CryptoUNets: Applying Convolutional Networks to Encrypted Data for Biomedical Image Segmentation

In this manuscript, we demonstrate the feasibility of a privacy-preserving U-Net deep learning inference framework, namely, homomorphic encryption-based U-Net inference. That is, U-Net inference can be performed solely using homomorphic encryption techniques. To our knowledge, this is the first work to achieve support perform implement enable U-Net inference entirely based on homomorphic encryption ?.The primary technical challenge lies in data encoding.
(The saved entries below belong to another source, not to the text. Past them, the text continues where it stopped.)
File: config.mk
export PLATFORM = sky130hd
export DESIGN_NAME = tdm_demux2
export DESIGN_NICKNAME = d
export VERILOG_FILES = /design/src/rtl/tdm_demux_pkg.sv /design/src/rtl/demux_shreg.sv /design/src/rtl/tdm_demux2.sv
export SDC_FILE = /design/constraint.sdc
export NUM_CORES = 1
export LEC_CHECK = 0
export BUFFER_PORTS_ARGS = -buffer_cell sky130_fd_sc_hd__clkbuf_2
export CORE_MARGIN = 1
export CORE_UTILIZATION = 30
export CTS_BUF_LIST = sky130_fd_sc_hd__clkbuf_2
export CTS_CLUSTER_SIZE = 8
export DETAILED_ROUTE_END_ITERATION = 8
export MAX_ROUTING_LAYER = met4
export PLACE_DENSITY = 0.46
export SLEW_MARGIN = 25
export SYNTH_ARGS = -nofsm -noshare
export SYNTH_HDL_FRONTEND = slang
export SYNTH_SLANG_ARGS = --single-unit
File: constraint.sdc
create_clock -name clk -period 2.3 [get_ports clk]
set_input_delay 0.115 -clock clk [delete_from_list [all_inputs] [get_ports clk]]
set_output_delay 0.115 -clock clk [all_outputs]
set_load 0.01 [all_outputs]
To address this, we employ a flexible encoding scheme, termed Double Volley Revolver, which enables effective support for skip connections and upsampling operations within the U-Net architecture.We adopt a tailored HE-friendly U-Net design incorporating square activation functions, mean pooling layers, and transposed convolution layers (implemented as ConvTranspose2d in PyTorch) with a kernel size of 2 and stride of 2. After training the model in plaintext, we deploy the resulting parameters using the HEAAN homomorphic encryption library to perform encrypted U-Net inference.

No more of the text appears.